> **Stored data entries**:
== == ==
<file path="src/verilog/latchoff_defs.svh">
// timing constants for the latch-off supervisor
`ifndef LATCHOFF_DEFS_SVH
`define LATCHOFF_DEFS_SVH

`define CLK_PERIOD_PS        5000
`define HIGH_BLANK_TIME_NS   50000
`define LOW_BLANK_TIME_NS    350000
`define HIGH_BLANK_CYCLES    ((`HIGH_BLANK_TIME_NS * 1000) / `CLK_PERIOD_PS)
`define LOW_BLANK_CYCLES     ((`LOW_BLANK_TIME_NS * 1000) / `CLK_PERIOD_PS)
`define SOFT_START_TIME_NS   4000000
// divide first: the time in picoseconds would overflow a 32-bit int
`define SOFT_START_CYCLES    (`SOFT_START_TIME_NS / (`CLK_PERIOD_PS / 1000))
`define BLANK_CNT_WIDTH      20

`endif

</file>
<file path="src/verilog/latchoff_pkg.sv">
// types for the latch-off supervisor
package latchoff_pkg;
  typedef enum logic [2:0] {
    ST_OFF,
    ST_WAIT_START,
    ST_SOFT_START,
    ST_RUN,
    ST_LATCHED,
    ST_THERMAL
  } sup_state_t;
endpackage : latchoff_pkg

</file>
<file path="src/verilog/trip_if.sv">
// trip request and qualified result between supervisor and its filters
`timescale 1ns/1ps
interface trip_if;
  logic raw;
  logic enable;
  logic qualified;
  modport filt (input raw, input enable, output qualified);
  modport ctrl (output raw, output enable, input qualified);
endinterface : trip_if

</file>
<file path="src/verilog/trip_blanker.sv">
// blanking filter: passes a trip only after it persists past a count
`timescale 1ns/1ps
module trip_blanker #(
  parameter int WIDTH = 20
) (
  input  wire logic             sys_clk,
  input  wire logic             reset,
  input  wire logic [WIDTH-1:0] blank_cycles,
  trip_if.filt                  trip
);
  logic [WIDTH-1:0] count_reg;
  logic             qual_reg;

  // any gap in the trip restarts the count, so short spikes never qualify
  always_ff @(posedge sys_clk or posedge reset) begin
    if (reset) begin
      count_reg <= '0;
    end else if (!trip.raw || !trip.enable) begin
      count_reg <= '0;
    end else if (count_reg <= blank_cycles) begin
      count_reg <= count_reg + 1'b1;
    end
  end

  always_ff @(posedge sys_clk or posedge reset) begin
    if (reset) begin
      qual_reg <= 1'b0;
    end else begin
      qual_reg <= trip.raw && trip.enable && (count_reg >= blank_cycles);
    end
  end

  assign trip.qualified = qual_reg;
endmodule : trip_blanker

</file>
<file path="src/verilog/latchoff_thermal_fault_supervisor.sv">
// latch-off window, start-up gating, thermistor bias boost and thermal shutdown
`timescale 1ns/1ps
`include "latchoff_defs.svh"

// How it works
// - run only inside window; trips latch off
// - high trips shorter than 50 us ignored
// - low trips shorter than 350 us ignored
// - latch cleared by brown-out or supply reset
// - comparators ignored before supply start threshold
// - high trip checked at start threshold
// - low trip honoured after soft-start only
// - thermistor bias doubled during soft-start
// - thermal shutdown stops drive, disables source
// - thermal shutdown resets internal control state
// - thermal clear re-enables source and restarts
module latchoff_thermal_fault_supervisor
  import latchoff_pkg::*;
#(
  parameter int                 CNT_WIDTH   = `BLANK_CNT_WIDTH,
  parameter logic [CNT_WIDTH-1:0] HIGH_BLANK = CNT_WIDTH'(`HIGH_BLANK_CYCLES),
  parameter logic [CNT_WIDTH-1:0] LOW_BLANK  = CNT_WIDTH'(`LOW_BLANK_CYCLES),
  parameter int                 SS_WIDTH    = 20,
  parameter logic [SS_WIDTH-1:0]  SOFT_START = SS_WIDTH'(`SOFT_START_CYCLES)
) (
  input  wire logic sys_clk,
  input  wire logic reset,
  input  wire logic supply_start_threshold,
  input  wire logic supply_reset_level,
  input  wire logic brown_out,
  input  wire logic high_latch_trip,
  input  wire logic low_latch_trip,
  input  wire logic over_temperature,
  input  wire logic pwm_demand,
  output logic      gate_drive_output,
  output logic      boosted_thermistor_current,
  output logic      high_voltage_source_enable,
  output logic      latched_off,
  output logic      soft_start_active
);

  sup_state_t          state_reg;
  sup_state_t          state_next;
  logic [SS_WIDTH-1:0] ss_count_reg;
  logic                drive_reg;
  logic                boost_reg;
  logic                hv_en_reg;
  logic                latch_reg;
  logic                ss_reg;
  logic                clear_event;
  logic                ss_done;

  trip_if high_trip ();
  trip_if low_trip ();

  // comparators are blind until the supply reaches its start threshold
  assign high_trip.raw    = high_latch_trip;
  assign high_trip.enable = (state_reg == ST_SOFT_START) || (state_reg == ST_RUN)
                            || (state_reg == ST_WAIT_START && supply_start_threshold);
  assign low_trip.raw     = low_latch_trip;
  assign low_trip.enable  = (state_reg == ST_RUN);

  trip_blanker #(
    .WIDTH        (CNT_WIDTH)
  ) u_high_blank (
    .sys_clk      (sys_clk),
    .reset        (reset),
    .blank_cycles (HIGH_BLANK),
    .trip         (high_trip)
  );

  trip_blanker #(
    .WIDTH        (CNT_WIDTH)
  ) u_low_blank (
    .sys_clk      (sys_clk),
    .reset        (reset),
    .blank_cycles (LOW_BLANK),
    .trip         (low_trip)
  );

  assign clear_event = brown_out || supply_reset_level;
  assign ss_done     = (ss_count_reg >= SOFT_START - 1'b1);

  always_comb begin
    state_next = state_reg;
    case (state_reg)
      ST_OFF: begin
        if (!clear_event) begin
          state_next = ST_WAIT_START;
        end
      end
      ST_WAIT_START: begin
        // high trip state must settle before switching is allowed
        if (supply_start_threshold && !high_latch_trip) begin
          state_next = ST_SOFT_START;
        end
      end
      ST_SOFT_START: begin
        if (high_trip.qualified) begin
          state_next = ST_LATCHED;
        end else if (ss_done) begin
          state_next = ST_RUN;
        end
      end
      ST_RUN: begin
        if (high_trip.qualified || low_trip.qualified) begin
          state_next = ST_LATCHED;
        end
      end
      ST_LATCHED: begin
        if (clear_event) begin
          state_next = ST_OFF;
        end
      end
      ST_THERMAL: begin
        if (!over_temperature) begin
          state_next = ST_OFF;
        end
      end
      default: begin
        state_next = ST_OFF;
      end
    endcase
    // a qualified high trip while waiting also latches
    if (state_reg == ST_WAIT_START && high_trip.qualified) begin
      state_next = ST_LATCHED;
    end
    // a clearing event restarts everything except an active thermal fault
    if (clear_event && state_reg != ST_THERMAL) begin
      state_next = ST_OFF;
    end
    if (over_temperature) begin
      state_next = ST_THERMAL;
    end
  end

  always_ff @(posedge sys_clk or posedge reset) begin
    if (reset) begin
      state_reg <= ST_OFF;
    end else begin
      state_reg <= state_next;
    end
  end

  always_ff @(posedge sys_clk or posedge reset) begin
    if (reset) begin
      ss_count_reg <= '0;
    end else if (state_reg == ST_SOFT_START && !ss_done) begin
      ss_count_reg <= ss_count_reg + 1'b1;
    end else if (state_reg != ST_SOFT_START) begin
      ss_count_reg <= '0;
    end
  end

  // drive follows demand only in soft-start and run; thermal fault kills it at once
  always_ff @(posedge sys_clk or posedge reset) begin
    if (reset) begin
      drive_reg <= 1'b0;
    end else if (over_temperature) begin
      drive_reg <= 1'b0;
    end else if (state_next == ST_SOFT_START || state_next == ST_RUN) begin
      drive_reg <= pwm_demand;
    end else begin
      drive_reg <= 1'b0;
    end
  end

  always_ff @(posedge sys_clk or posedge reset) begin
    if (reset) begin
      boost_reg <= 1'b0;
      ss_reg    <= 1'b0;
    end else begin
      boost_reg <= (state_next == ST_SOFT_START);
      ss_reg    <= (state_next == ST_SOFT_START);
    end
  end

  always_ff @(posedge sys_clk or posedge reset) begin
    if (reset) begin
      hv_en_reg <= 1'b1;
    end else begin
      hv_en_reg <= !over_temperature && (state_next != ST_THERMAL);
    end
  end

  always_ff @(posedge sys_clk or posedge reset) begin
    if (reset) begin
      latch_reg <= 1'b0;
    end else begin
      latch_reg <= (state_next == ST_LATCHED);
    end
  end

  assign gate_drive_output          = drive_reg;
  assign boosted_thermistor_current = boost_reg;
  assign high_voltage_source_enable = hv_en_reg;
  assign latched_off                = latch_reg;
  assign soft_start_active          = ss_reg;

endmodule : latchoff_thermal_fault_supervisor

</file>
<file path="config.mk">
export PLATFORM = sky130hd
export DESIGN_NAME = latchoff_thermal_fault_supervisor
export DESIGN_NICKNAME = d
export VERILOG_FILES = /design/src/verilog/latchoff_pkg.sv /design/src/verilog/trip_if.sv /design/src/verilog/trip_blanker.sv /design/src/verilog/latchoff_thermal_fault_supervisor.sv
export VERILOG_INCLUDE_DIRS = /design/src /design/src/verilog
export SDC_FILE = /design/constraint.sdc
export NUM_CORES = 1
export LEC_CHECK = 0
export BUFFER_PORTS_ARGS = -buffer_cell sky130_fd_sc_hd__buf_4
export CAP_MARGIN = 25
export CELL_PAD_IN_SITES_DETAIL_PLACEMENT = 0
export CELL_PAD_IN_SITES_GLOBAL_PLACEMENT = 1
export CORE_MARGIN = 5
export CORE_UTILIZATION = 40
export CTS_BUF_LIST = sky130_fd_sc_hd__clkbuf_4 sky130_fd_sc_hd__clkbuf_8 sky130_fd_sc_hd__clkbuf_16
export CTS_CLUSTER_DIAMETER = 80
export CTS_CLUSTER_SIZE = 12
export DETAILED_ROUTE_END_ITERATION = 12
export PLACE_DENSITY = 0.71
export SLEW_MARGIN = 15
export SYNTH_ARGS = -nofsm -noshare
export SYNTH_HDL_FRONTEND = slang
export SYNTH_SLANG_ARGS = --single-unit
</file>
<file path="constraint.sdc">
create_clock -name sys_clk -period 4.8 [get_ports sys_clk]
set_input_delay 0.24 -clock sys_clk [delete_from_list [all_inputs] [get_ports sys_clk]]
set_output_delay 0.24 -clock sys_clk [all_outputs]
set_load 0.005 [all_outputs]
</file>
== == ==
> **TASK TO COMPLETE**:
The first line of the entries above marks where to begin; repeat each line exactly through the one that contains "logic qualified;", and include that line.

> **ANSWER AREA**:
<file path="src/verilog/latchoff_defs.svh">
// timing constants for the latch-off supervisor
`ifndef LATCHOFF_DEFS_SVH
`define LATCHOFF_DEFS_SVH

`define CLK_PERIOD_PS        5000
`define HIGH_BLANK_TIME_NS   50000
`define LOW_BLANK_TIME_NS    350000
`define HIGH_BLANK_CYCLES    ((`HIGH_BLANK_TIME_NS * 1000) / `CLK_PERIOD_PS)
`define LOW_BLANK_CYCLES     ((`LOW_BLANK_TIME_NS * 1000) / `CLK_PERIOD_PS)
`define SOFT_START_TIME_NS   4000000
// divide first: the time in picoseconds would overflow a 32-bit int
`define SOFT_START_CYCLES    (`SOFT_START_TIME_NS / (`CLK_PERIOD_PS / 1000))
`define BLANK_CNT_WIDTH      20

`endif

</file>
<file path="src/verilog/latchoff_pkg.sv">
// types for the latch-off supervisor
package latchoff_pkg;
  typedef enum logic [2:0] {
    ST_OFF,
    ST_WAIT_START,
    ST_SOFT_START,
    ST_RUN,
    ST_LATCHED,
    ST_THERMAL
  } sup_state_t;
endpackage : latchoff_pkg

</file>
<file path="src/verilog/trip_if.sv">
// trip request and qualified result between supervisor and its filters
`timescale 1ns/1ps
interface trip_if;
  logic raw;
  logic enable;
  logic qualified;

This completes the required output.